Miller Dunwoody Architects outlined a vision for a new University of Minnesota Saint Paul Campus Center that prioritizes integrated student services, stronger campus connections and ambitious sustainability targets.
"Embedded in the simple title Campus Center is the full complement of opportunities and responsibilities of this project to the students first," Anne Voda, the firm's principal in charge, said during a 20-minute presentation to the State Designer Selection Board.
The team described a program that unites student life, library services, research, gathering and supportive retail into a flexible co-curricular "learning ecosystem." Elizabeth McLean, identified by the team as the design manager, said the plan favors a mix of reservable and casual spaces, and flexible "stacking" of program elements so the building can serve individuals and large events across daily and seasonal rhythms.
Design concepts offered ranged from a "big roof" that frames outdoor rooms and supports rooftop photovoltaics to more permeable, pavilion-like arrangements that open in multiple directions. Jack Black, the design principal for an associate firm on the team, cited precedents at Salisbury and Clemson to illustrate large civic rooms and campus-scale transparency.
Site strategies highlighted opportunities for placemaking: reworking circulation, greening edges, stormwater-focused streetscape design and stronger visual and physical connections to nearby campus features including the Ben Pomeroy Alumni Center. "We just have to take a hard look at what trees we can preserve," Carlos Fernandez, the team's landscape speaker, said, adding that preserved specimens and a campus-led planting strategy would be coordinated with campus forestry.

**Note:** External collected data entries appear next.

## src/rtl/hvwf_pkg.sv

```systemverilog
// Constants and types for the HDTV video word formatter
package hvwf_pkg;
  // Line formats
  typedef enum logic [1:0] {
    FMT_1125 = 2'b00,
    FMT_1250_FAST = 2'b01,
    FMT_1250_SLOW = 2'b10
  } hvwf_fmt_e;
  // Position of the sample counter within the digital line
  typedef enum logic [1:0] {
    REG_END_CODE = 2'b00,
    REG_BLANK = 2'b01,
    REG_START_CODE = 2'b10,
    REG_ACTIVE = 2'b11
  } hvwf_region_e;
  // Line lengths, line start before sync edge, active start after sync edge (clocks)
  localparam logic [11:0] LINE_LEN_1125 = 12'h898;
  localparam logic [11:0] PRE_SYNC_1125 = 12'h058;
  localparam logic [11:0] ACT_SYNC_1125 = 12'h0c0;
  localparam logic [11:0] LINE_LEN_1250F = 12'h900;
  localparam logic [11:0] PRE_SYNC_1250F = 12'h080;
  localparam logic [11:0] ACT_SYNC_1250F = 12'h100;
  localparam logic [11:0] LINE_LEN_1250S = 12'h6c0;
  localparam logic [11:0] PRE_SYNC_1250S = 12'h060;
  localparam logic [11:0] ACT_SYNC_1250S = 12'h0c0;
  // Timing code length and sync edge detection latency (clocks)
  localparam logic [11:0] CODE_LEN = 12'h004;
  localparam logic [11:0] SYNC_LAT = 12'h003;
  // Code and video levels on the 10-bit scale
  localparam logic [9:0] CODE_ONES = 10'h3ff;
  localparam logic [9:0] CODE_ZERO = 10'h000;
  localparam logic [9:0] CODE_8BIT_MASK = 10'h3fc;
  localparam logic [9:0] VID_MIN = 10'h004;
  localparam logic [9:0] VID_MAX = 10'h3fb;
  localparam logic [9:0] LVL_BLACK = 10'h040;
  localparam logic [9:0] LVL_ACHROM = 10'h200;
  // Lane positions inside the 30-bit link word
  localparam int LANE0_LSB = 0;
  localparam int LANE1_LSB = 10;
  localparam int LANE2_LSB = 20;
  localparam int LANE_W = 10;
  localparam int WORD_W = 30;
  localparam int FIFO_DEPTH = 16;
endpackage : hvwf_pkg

```

## src/rtl/hvwf_formatter.sv

```systemverilog
// HDTV video word formatter: line timing, timing codes, sample multiplex and input FIFO
`timescale 1ns/100ps

////////////////////////////////////////////////////////////////////////////////
module hvwf_fifo #(
  parameter int WIDTH = 30,
  parameter int DEPTH = 16
) (
  // Clock and reset
  input wire logic clk,
  input wire logic arst_n,
  // Fill side
  input wire logic inValid,
  input wire logic [WIDTH-1:0] inData,
  output logic inReady,
  // Drain side
  output logic outValid,
  output logic [WIDTH-1:0] outData,
  input wire logic outReady
);
  localparam int AW = $clog2(DEPTH);
  if (DEPTH < 2 || (1 << AW) != DEPTH) begin : g_bad_depth
    $error("hvwf_fifo depth must be a power of two of at least 2");
  end
  logic [WIDTH-1:0] mem [DEPTH];
  logic [AW:0] wrPtr_ff, rdPtr_ff, nxt_wrPtr, nxt_rdPtr;
  logic ready_ff, empty_ff, nxt_full, nxt_empty;
  logic doWrite, doRead;

  always_comb begin
    doWrite = inValid & ready_ff;
    doRead = outReady & ~empty_ff;
    nxt_wrPtr = doWrite ? wrPtr_ff + 1'b1 : wrPtr_ff;
    nxt_rdPtr = doRead ? rdPtr_ff + 1'b1 : rdPtr_ff;
    nxt_empty = nxt_wrPtr == nxt_rdPtr;
    nxt_full = (nxt_wrPtr[AW] != nxt_rdPtr[AW]) && (nxt_wrPtr[AW-1:0] == nxt_rdPtr[AW-1:0]);
  end

  always_ff @(posedge clk or negedge arst_n) begin
    if (!arst_n) begin
      wrPtr_ff <= '0;
      rdPtr_ff <= '0;
      ready_ff <= 1'b1;
      empty_ff <= 1'b1;
    end else begin
      wrPtr_ff <= nxt_wrPtr;
      rdPtr_ff <= nxt_rdPtr;
      ready_ff <= ~nxt_full;
      empty_ff <= nxt_empty;
    end
  end

  always_ff @(posedge clk) begin
    if (doWrite) begin
      mem[wrPtr_ff[AW-1:0]] <= inData;
    end
  end

  assign inReady = ready_ff;
  assign outValid = ~empty_ff;
  assign outData = mem[rdPtr_ff[AW-1:0]];
endmodule : hvwf_fifo

////////////////////////////////////////////////////////////////////////////////
module hvwf_formatter #(
  parameter int FIFO_DEPTH = hvwf_pkg::FIFO_DEPTH
) (
  // Clock and reset
  input wire logic clk,
  input wire logic arst_n,
  // Configuration straps and sync reference (asynchronous pins)
  input wire logic [1:0] lineFormat,
  input wire logic rgbMode,
  input wire logic tenBit,
  input wire logic analogSyncRefEdge,
  // Field state from upstream timing logic
  input wire logic fieldSecond,
  input wire logic vertBlank,
  // Sample stream in: {red_diff_sample, blue_diff_sample, Y} or {R, B, G}
  input wire logic vidValid,
  input wire logic [hvwf_pkg::WORD_W-1:0] vidData,
  output logic vidReady,
  // Link out (one-way to a single destination)
  output logic [hvwf_pkg::WORD_W-1:0] linkWord_ff,
  output logic underrun_ff,
  output logic locked_ff
);
  if (FIFO_DEPTH < 2) begin : g_bad_depth
    $error("hvwf_formatter needs a FIFO depth of at least 2");
  end

  function automatic logic [9:0] clampVid(input logic [9:0] v, input logic full);
    logic [9:0] c;
    c = (v < hvwf_pkg::VID_MIN) ? hvwf_pkg::VID_MIN : ((v > hvwf_pkg::VID_MAX) ? hvwf_pkg::VID_MAX : v);
    clampVid = full ? c : (c & hvwf_pkg::CODE_8BIT_MASK);
  endfunction : clampVid

  //////////////////////////////////////////////////////////////////////////////
  // Two-flop synchronisers for pins
  logic [4:0] pinMeta_ff, pinSync_ff;
  logic syncPrev_ff;
  logic syncEdge;
  always_ff @(posedge clk or negedge arst_n) begin
    if (!arst_n) begin
      pinMeta_ff <= '0;
      pinSync_ff <= '0;
      syncPrev_ff <= 1'b0;
    end else begin
      pinMeta_ff <= {analogSyncRefEdge, tenBit, rgbMode, lineFormat};
      pinSync_ff <= pinMeta_ff;
      syncPrev_ff <= pinSync_ff[4];
    end
  end
  assign syncEdge = pinSync_ff[4] & ~syncPrev_ff;

  //////////////////////////////////////////////////////////////////////////////
  // Input FIFO; the drain stalls outside active video, so the source is held off
  logic fifoValid, fifoPop, fifoReady;
  logic [hvwf_pkg::WORD_W-1:0] fifoData;
  hvwf_fifo #(.WIDTH(hvwf_pkg::WORD_W), .DEPTH(FIFO_DEPTH)) u_fifo (
    .clk(clk),
    .arst_n(arst_n),
    .inValid(vidValid),
    .inData(vidData),
    .inReady(fifoReady),
    .outValid(fifoValid),
    .outData(fifoData),
    .outReady(fifoPop)
  );
  assign vidReady = fifoReady;

  //////////////////////////////////////////////////////////////////////////////
  // Line timing and word generation
  hvwf_pkg::hvwf_fmt_e fmt_ff, nxt_fmt;
  hvwf_pkg::hvwf_region_e region;
  logic [11:0] count_ff, nxt_count;
  logic rgb_ff, nxt_rgb, ten_ff, nxt_ten, fld_ff, nxt_fld, vbl_ff, nxt_vbl;
  logic [9:0] heldRed_ff, nxt_heldRed;
  logic [hvwf_pkg::WORD_W-1:0] nxt_linkWord;
  logic nxt_underrun, nxt_locked;
  logic [11:0] lineLen, preSync, actSync, activeStart, lineLast, expectCount;
  logic [9:0] codeLane, fourth, y0, c1;
  logic codeFull, wasCode_ff;

  always_comb begin
    case (fmt_ff)
      hvwf_pkg::FMT_1250_FAST: begin
        lineLen = hvwf_pkg::LINE_LEN_1250F;
        preSync = hvwf_pkg::PRE_SYNC_1250F;
        actSync = hvwf_pkg::ACT_SYNC_1250F;
      end
      hvwf_pkg::FMT_1250_SLOW: begin
        lineLen = hvwf_pkg::LINE_LEN_1250S;
        preSync = hvwf_pkg::PRE_SYNC_1250S;
        actSync = hvwf_pkg::ACT_SYNC_1250S;
      end
      default: begin
        lineLen = hvwf_pkg::LINE_LEN_1125;
        preSync = hvwf_pkg::PRE_SYNC_1125;
        actSync = hvwf_pkg::ACT_SYNC_1125;
      end
    endcase
    activeStart = preSync + actSync;
    lineLast = lineLen - 12'h001;
    expectCount = preSync + hvwf_pkg::SYNC_LAT;
    if (count_ff < hvwf_pkg::CODE_LEN) begin
      region = hvwf_pkg::REG_END_CODE;
    end else if (count_ff >= activeStart) begin
      region = hvwf_pkg::REG_ACTIVE;
    end else if (count_ff >= activeStart - hvwf_pkg::CODE_LEN) begin
      region = hvwf_pkg::REG_START_CODE;
    end else begin
      region = hvwf_pkg::REG_BLANK;
    end
    // Counter wraps at the line length and snaps to the sync edge
    nxt_locked = locked_ff;
    if (syncEdge) begin
      nxt_count = expectCount + 12'h001;
      nxt_locked = count_ff == expectCount;
    end else if (count_ff >= lineLast) begin
      nxt_count = '0;
    end else begin
      nxt_count = count_ff + 12'h001;
    end
    // Format and field flags only change where the line begins
    nxt_fmt = fmt_ff;
    nxt_rgb = rgb_ff;
    nxt_ten = ten_ff;
    nxt_fld = fld_ff;
    nxt_vbl = vbl_ff;
    if (count_ff == lineLast) begin
      nxt_fmt = (pinSync_ff[1:0] == 2'b11) ? hvwf_pkg::FMT_1125 : hvwf_pkg::hvwf_fmt_e'(pinSync_ff[1:0]);
      nxt_rgb = pinSync_ff[2] & (nxt_fmt == hvwf_pkg::FMT_1125);
      nxt_ten = pinSync_ff[3];
      nxt_fld = fieldSecond;
      nxt_vbl = vertBlank;
    end
    // Fourth code word with protection bits
    fourth = {1'b1, fld_ff, vbl_ff, region == hvwf_pkg::REG_END_CODE, vbl_ff ^ (region == hvwf_pkg::REG_END_CODE),
      fld_ff ^ (region == hvwf_pkg::REG_END_CODE), fld_ff ^ vbl_ff,
      fld_ff ^ vbl_ff ^ (region == hvwf_pkg::REG_END_CODE), 2'b00};
    case (count_ff[1:0])
      2'b00: codeLane = hvwf_pkg::CODE_ONES;
      2'b11: codeLane = fourth;
      default: codeLane = hvwf_pkg::CODE_ZERO;
    endcase
    codeFull = ten_ff | (fmt_ff != hvwf_pkg::FMT_1125);
    if (!codeFull) begin
      codeLane = codeLane & hvwf_pkg::CODE_8BIT_MASK;
    end
    y0 = clampVid(fifoData[hvwf_pkg::LANE0_LSB +: hvwf_pkg::LANE_W], ten_ff);
    c1 = clampVid(fifoData[hvwf_pkg::LANE1_LSB +: hvwf_pkg::LANE_W], ten_ff);
    fifoPop = 1'b0;
    nxt_underrun = 1'b0;
    nxt_heldRed = heldRed_ff;
    case (region)
      hvwf_pkg::REG_END_CODE, hvwf_pkg::REG_START_CODE: begin
        nxt_linkWord = {codeLane, codeLane, codeLane};
      end
      hvwf_pkg::REG_ACTIVE: begin
        fifoPop = fifoValid;
        nxt_underrun = ~fifoValid;
        if (!fifoValid) begin
          nxt_linkWord = {hvwf_pkg::LVL_BLACK, rgb_ff ? hvwf_pkg::LVL_BLACK : hvwf_pkg::LVL_ACHROM,
            hvwf_pkg::LVL_BLACK};
        end else if (rgb_ff) begin
          nxt_linkWord = {clampVid(fifoData[hvwf_pkg::LANE2_LSB +: hvwf_pkg::LANE_W], ten_ff), c1, y0};
        end else if (count_ff[0] == activeStart[0]) begin
          nxt_heldRed = clampVid(fifoData[hvwf_pkg::LANE2_LSB +: hvwf_pkg::LANE_W], ten_ff);
          nxt_linkWord = {hvwf_pkg::LVL_BLACK, c1, y0};
        end else begin
          nxt_linkWord = {hvwf_pkg::LVL_BLACK, heldRed_ff, y0};
        end
      end
      default: begin
        nxt_linkWord = {hvwf_pkg::LVL_BLACK, rgb_ff ? hvwf_pkg::LVL_BLACK : hvwf_pkg::LVL_ACHROM,
          hvwf_pkg::LVL_BLACK};
      end
    endcase
  end

  always_ff @(posedge clk or negedge arst_n) begin
    if (!arst_n) begin
      fmt_ff <= hvwf_pkg::FMT_1125;
      count_ff <= '0;
      rgb_ff <= 1'b0;
      ten_ff <= 1'b1;
      fld_ff <= 1'b0;
      vbl_ff <= 1'b1;
      heldRed_ff <= hvwf_pkg::LVL_ACHROM;
      linkWord_ff <= {hvwf_pkg::LVL_BLACK, hvwf_pkg::LVL_ACHROM, hvwf_pkg::LVL_BLACK};
      underrun_ff <= 1'b0;
      locked_ff <= 1'b0;
      wasCode_ff <= 1'b0;
    end else begin
      fmt_ff <= nxt_fmt;
      count_ff <= nxt_count;
      rgb_ff <= nxt_rgb;
      ten_ff <= nxt_ten;
      fld_ff <= nxt_fld;
      vbl_ff <= nxt_vbl;
      heldRed_ff <= nxt_heldRed;
      linkWord_ff <= nxt_linkWord;
      underrun_ff <= nxt_underrun;
      locked_ff <= nxt_locked;
      wasCode_ff <= (region == hvwf_pkg::REG_END_CODE) || (region == hvwf_pkg::REG_START_CODE);
    end
  end

  //////////////////////////////////////////////////////////////////////////////
  // Checks
  property p_wrap;
    @(posedge clk) disable iff (!arst_n) (count_ff == lineLast && !syncEdge) |=> count_ff == 12'h000;
  endproperty
  a_wrap: assert property (p_wrap) else $error("line counter did not wrap");
  property p_align;
    @(posedge clk) disable iff (!arst_n) syncEdge |=> count_ff == $past(expectCount) + 12'h001;
  endproperty
  a_align: assert property (p_align) else $error("counter not aligned to sync edge");
  property p_preamble;
    @(posedge clk) disable iff (!arst_n)
      (count_ff == 12'h000 && !syncEdge) |=> (linkWord_ff[9:2] == 8'hff) ##1 (linkWord_ff[9:0] == 10'h000)
      ##1 (linkWord_ff[9:0] == 10'h000) ##1 linkWord_ff[9];
  endproperty
  a_preamble: assert property (p_preamble) else $error("end code preamble wrong");
  property p_hflag;
    @(posedge clk) disable iff (!arst_n) (region == hvwf_pkg::REG_START_CODE && count_ff[1:0] == 2'b11)
      |=> linkWord_ff[6] == 1'b0 && linkWord_ff[9] && linkWord_ff[19:10] == linkWord_ff[9:0];
  endproperty
  a_hflag: assert property (p_hflag) else $error("start code H flag wrong");
  property p_range;
    @(posedge clk) disable iff (!arst_n) !wasCode_ff |-> linkWord_ff[9:2] != 8'h00 && linkWord_ff[9:2] != 8'hff
      && linkWord_ff[19:12] != 8'h00 && linkWord_ff[19:12] != 8'hff;
  endproperty
  a_range: assert property (p_range) else $error("video word in reserved range");
  property p_flags;
    @(posedge clk) disable iff (!arst_n) count_ff != lineLast |=> $stable(fld_ff) && $stable(vbl_ff);
  endproperty
  a_flags: assert property (p_flags) else $error("field flags changed mid line");
  property p_popActive;
    @(posedge clk) disable iff (!arst_n) fifoPop |-> region == hvwf_pkg::REG_ACTIVE;
  endproperty
  a_popActive: assert property (p_popActive) else $error("sample taken outside active video");
  property p_code10;
    @(posedge clk) disable iff (!arst_n) (fmt_ff != hvwf_pkg::FMT_1125 && count_ff == 12'h000 && !syncEdge)
      |=> linkWord_ff[1:0] == 2'b11;
  endproperty
  a_code10: assert property (p_code10) else $error("1250 code not ten bits");
  c_underrun: cover property (@(posedge clk) disable iff (!arst_n) underrun_ff);
  c_lock: cover property (@(posedge clk) disable iff (!arst_n) syncEdge ##1 locked_ff);
  c_rgb: cover property (@(posedge clk) disable iff (!arst_n) rgb_ff && fifoPop);
endmodule : hvwf_formatter

```

## config.mk

```make
export PLATFORM = sky130hd
export DESIGN_NAME = hvwf_formatter
export DESIGN_NICKNAME = d
export VERILOG_FILES = /design/src/rtl/hvwf_pkg.sv /design/src/rtl/hvwf_formatter.sv
export SDC_FILE = /design/constraint.sdc
export NUM_CORES = 1
export LEC_CHECK = 0
export BUFFER_PORTS_ARGS = -buffer_cell sky130_fd_sc_hd__buf_4
export CORE_MARGIN = 3
export CORE_UTILIZATION = 60
export CTS_CLUSTER_SIZE = 12
export DETAILED_ROUTE_END_ITERATION = 10
export PLACE_DENSITY = 0.83
export SYNTH_ARGS = -nofsm -noshare
export SYNTH_HDL_FRONTEND = slang
export SYNTH_SLANG_ARGS = --single-unit
```

## constraint.sdc

```tcl
create_clock -name clk -period 3.9 [get_ports clk]
set_clock_uncertainty 0.1 [all_clocks]
set_input_delay 0.195 -clock clk [delete_from_list [all_inputs] [get_ports clk]]
set_output_delay 0.195 -clock clk [all_outputs]
set_load 0.05 [all_outputs]
```

==> metrics, run 1 <==
switching share of total power between 20% and 30%; TritonCTS sink count approximately 560; count of cells along the worst register-to-register path 11; total of cells resized after clock tree synthesis 0; Die Height between 150 and 200 µm; global routing met2 resource utilization ~43%; hold path startpoint rgbMode; Avg Inst Size Synth ~19 µm²; final number of hold-violating endpoints 0; die area about 40000 µm²; global-route congestion overflow total 0; root buffer cell sky130_fd_sc_hd__clkbuf_16; number of setup violations in the final report 0; fraction of final layout cells with drive strength greater than 1 about a quarter; CP Cell Sequence inv_1 > ha_1 > inv_1 > ha_1 > nor4b_1 > o21ai_0 > a21oi_1 > o21bai_2 > nor3_1 > xnor3_1 > or4_1; Tcrit/Tclk final around 88%; worst hold stages 2; worst-margin pin slew 1.22 ns; drt wl/cell between 20 and 30 µm; GR peak layer met2; clk slew on worst S/H paths around 0.06 ns; met3 Track Usage GR approximately 5.3%; required time of the worst setup path roughly 4.3 ns; fraction of registers with async set/reset between 10% and 20%; net switching power between 3 and 4 mW; placer congestion estimate around 0.92; setup repair after global routing missed its margin no; post-layout min period 3.45 ns; Synth Flop Type sky130_fd_sc_hd__edfxtp_1; biggest cell delay along the critical path 0.52 ns; Critical Path AT a little under 4 ns; CTS max path bufs 3; largest fanout of any net on the critical path 9; total detailed-routing wirelength approximately 52000 µm; Comb power frac 10.1%; destination of the worst register-to-register timing path u_fifo.inReady; Sequential Power Share 53.6%; Top-Level Pins 73; Critical Path End Type flip-flop; level count of the clock H-tree 2; Site Rows 70; Seq/Total Area, Yosys 73.4%; gate count after technology mapping approximately 1200; detail-routed via count per cell around 6.6; setup slack, reg-to-reg between 0.4 and 0.5 ns; chip width around 200 µm; Initial Util 61.1%; cts bufs inserted between 50 and 60; Critical-path top delay cell sky130_fd_sc_hd__or4_1; number of iterations in the first detailed-routing pass 5; status finished clean; CTS tree done; Power Dens Cells 531 nW/µm²; area of the mapped netlist about 22000 µm²; remaining routing DRC violations 0; worst reg2reg path startpoint fmt_ff[1]; total internal power 10.4 mW; largest net degree at the start of global routing 84; met1 Use GR a little over a third; Static Leakage ~9 nW; Worst Hold End pinMeta_ff[2]; PortBufs a little over 70; number of global-route vias before repair around 13000; peak supply drop 0.352 mV; overall fraction of global-route tracks in use between 20% and 30%; minimum hold slack approximately 0.16 ns; number of distinct library cells after synthesis 62; clock network power share 36.3%; Ys Warns 0; summed negative setup slack over all endpoints 0 ns; Max Transition Viols Final 0; iteration-0 DRC count of the detailed router about 1400; CP Class flip-flop to flip-flop; wire length of the first global-routing pass about 80000 µm; # Max-Cap Violations 0; area added between synthesis and finish 14.7%; Synth Register Bits roughly 560; clock latency reported for the late side of the worst-skew pair slightly above 0.6 ns; detailed-route via count around 12000; number of buffers and inverters on the critical path 2; Max-slew headroom 19.0%; count of flip-flops with a built-in enable after synthesis 480; number of antenna violations at the first check in global routing 5; Post-DP HPWL 29900 µm; cell family contributing the most delay on the critical path simple AND/OR/NAND/NOR gates; worst min-delay path class primary input to flip-flop; startpoint kind of the worst setup timing path flip-flop; maximum clock frequency ~290 MHz; Synthesized Nets between 1000 and 1500; core area 36800 µm²; Post-DRT Antenna Nets 0; net count of the finished layout approximately 1400
-- metal layers --
metal | share of wire [%] | up-vias
li1 | - | 5102
met1 | 37 | 6279
met2 | 50 | 764
met3 | 9.1 | 132
met4 | 3.7 | 4
met5 | 0.042 | -
-- area by class of cell --
| class | instances | area [µm²] |
|---|---|---|
| fill | 2147 | 11000 |
| multi-input combinational | 546 | 5660 |
| clock buffer | 91 | 1550 |
| tap | 468 | 586 |
| clock inverter | 9 | 134 |
| sequential | 563 | 16500 |
| antenna | 3 | 7.51 |
| inverter | 27 | 101 |
| timing repair buffer | 147 | 1250 |
-- worst reg2reg max path, stage by stage (launching register included) --
cell and delay (ns):
sky130_fd_sc_hd__dfrtp_1 0.38, sky130_fd_sc_hd__inv_1 0.10, sky130_fd_sc_hd__ha_1 0.39, sky130_fd_sc_hd__inv_1 0.11, sky130_fd_sc_hd__ha_1 0.33, sky130_fd_sc_hd__nor4b_1 0.21
sky130_fd_sc_hd__o21ai_0 0.11, sky130_fd_sc_hd__a21oi_1 0.31, sky130_fd_sc_hd__o21bai_2 0.20, sky130_fd_sc_hd__nor3_1 0.34, sky130_fd_sc_hd__xnor3_1 0.28, sky130_fd_sc_hd__or4_1 0.52
-- synth_stat cells, types with 19 or more instances --
cell type                  number  area share, %
sky130_fd_sc_hd__a22oi_1       29           0.97
sky130_fd_sc_hd__dfrtp_1       75            8.3
sky130_fd_sc_hd__edfxtp_1     480             64
sky130_fd_sc_hd__ha_1          33            1.8
sky130_fd_sc_hd__nand2_1       59           0.99
sky130_fd_sc_hd__a21oi_1       24           0.53
sky130_fd_sc_hd__inv_1         26           0.43
sky130_fd_sc_hd__nand3_1       20           0.45
sky130_fd_sc_hd__o22ai_1       21           0.58
sky130_fd_sc_hd__nor2_1        42           0.70
sky130_fd_sc_hd__mux2_2        29            1.5
sky130_fd_sc_hd__clkbuf_1      19           0.32
sky130_fd_sc_hd__mux4_2       114             11
sky130_fd_sc_hd__o21ai_0       27           0.60
-- worst max path at each step --
stage / depth (start not counted) / endpoint / slack, ns / startpoint
floorplan: 11 / u_fifo.inReady / 0.79 / fmt_ff[0]
global placement: 11 / u_fifo.inReady / 0.57 / fmt_ff[0]
detailed placement: 11 / u_fifo.inReady / 0.45 / fmt_ff[0]
CTS: 11 / u_fifo.inReady / 0.47 / fmt_ff[1]
finish: 11 / u_fifo.inReady / 0.45 / fmt_ff[1]
global route: 11 / count_ff[4] / 0.15 / fmt_ff[1]
-- cell families (layout without fill, tap and decap cells) --
family / after synthesis / in the layout / share of synthesized area (%)
simple gates: 186 / 186 / 4.17
mux: 144 / 144 / 12.9
fa+ha+maj: 33 / 33 / 1.84
buf+inv: 76 / 274 / 1.56
other cells: 0 / 3 / 0
flops: 563 / 563 / 73.4
xor+xnor: 29 / 29 / 1.32
compound gates: 154 / 154 / 4.80
-- layout by cell type (no fill, tap or decap), drive strengths merged, types with 7 or more instances in the layout --
master       Yosys  final
nor3             9      9
a21oi           24     24
o32ai            7      7
edfxtp         480    480
mux2            29     29
buf             30    108
dfrtp           75     75
and2            13     13
a22oi           29     29
nor2            43     43
o22ai           21     21
dlygate4sd3      0     39
clkbuf          19     91
xnor2           11     11
dfstp            8      8
ha              33     33
inv             27     28
nand3           20     20
xor2            15     15
o21ai           30     30
mux4           114    114
nand2           59     59
-- registers in the layout, indices dropped and copies added (netlist names), 2 cells and up --
signal and flops:
count_ff 12, heldRed_ff 10, u_fifo.wrPtr_ff 5, linkWord_ff 30, pinMeta_ff 5, u_fifo.mem 480, fmt_ff 2, u_fifo.rdPtr_ff 5
pinSync_ff 5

Energy and performance were central to the pitch. The team said it would establish an energy-use intensity (EUI) target early, benchmark performance, measure embodied carbon and evaluate rooftop PV and geothermal as part of an integrated energy strategy. "90% is a big challenge," Alex Quast, the electrical engineer on the team, said of meeting the B3 and SB 2030 reduction goals, noting the team would use detailed modeling to reconcile systems, envelope and operational trade-offs.
Board members asked detailed follow-up questions about local presence, coordination, how the campus arboretum would be integrated and mechanisms to interlock historically siloed programs. The team responded that it can support both long on-site presence and focused work sessions, will test multiple floor-plan scenarios to distribute visible program elements and will iterate studies to combine strongest ideas into a final composition.
The presentation closed with Voda reiterating that the firm's approach pairs community engagement with technical rigor. The State Designer Selection Board paused public recording to deliberate; the board said it will select two of three firms to forward to the university for final decision.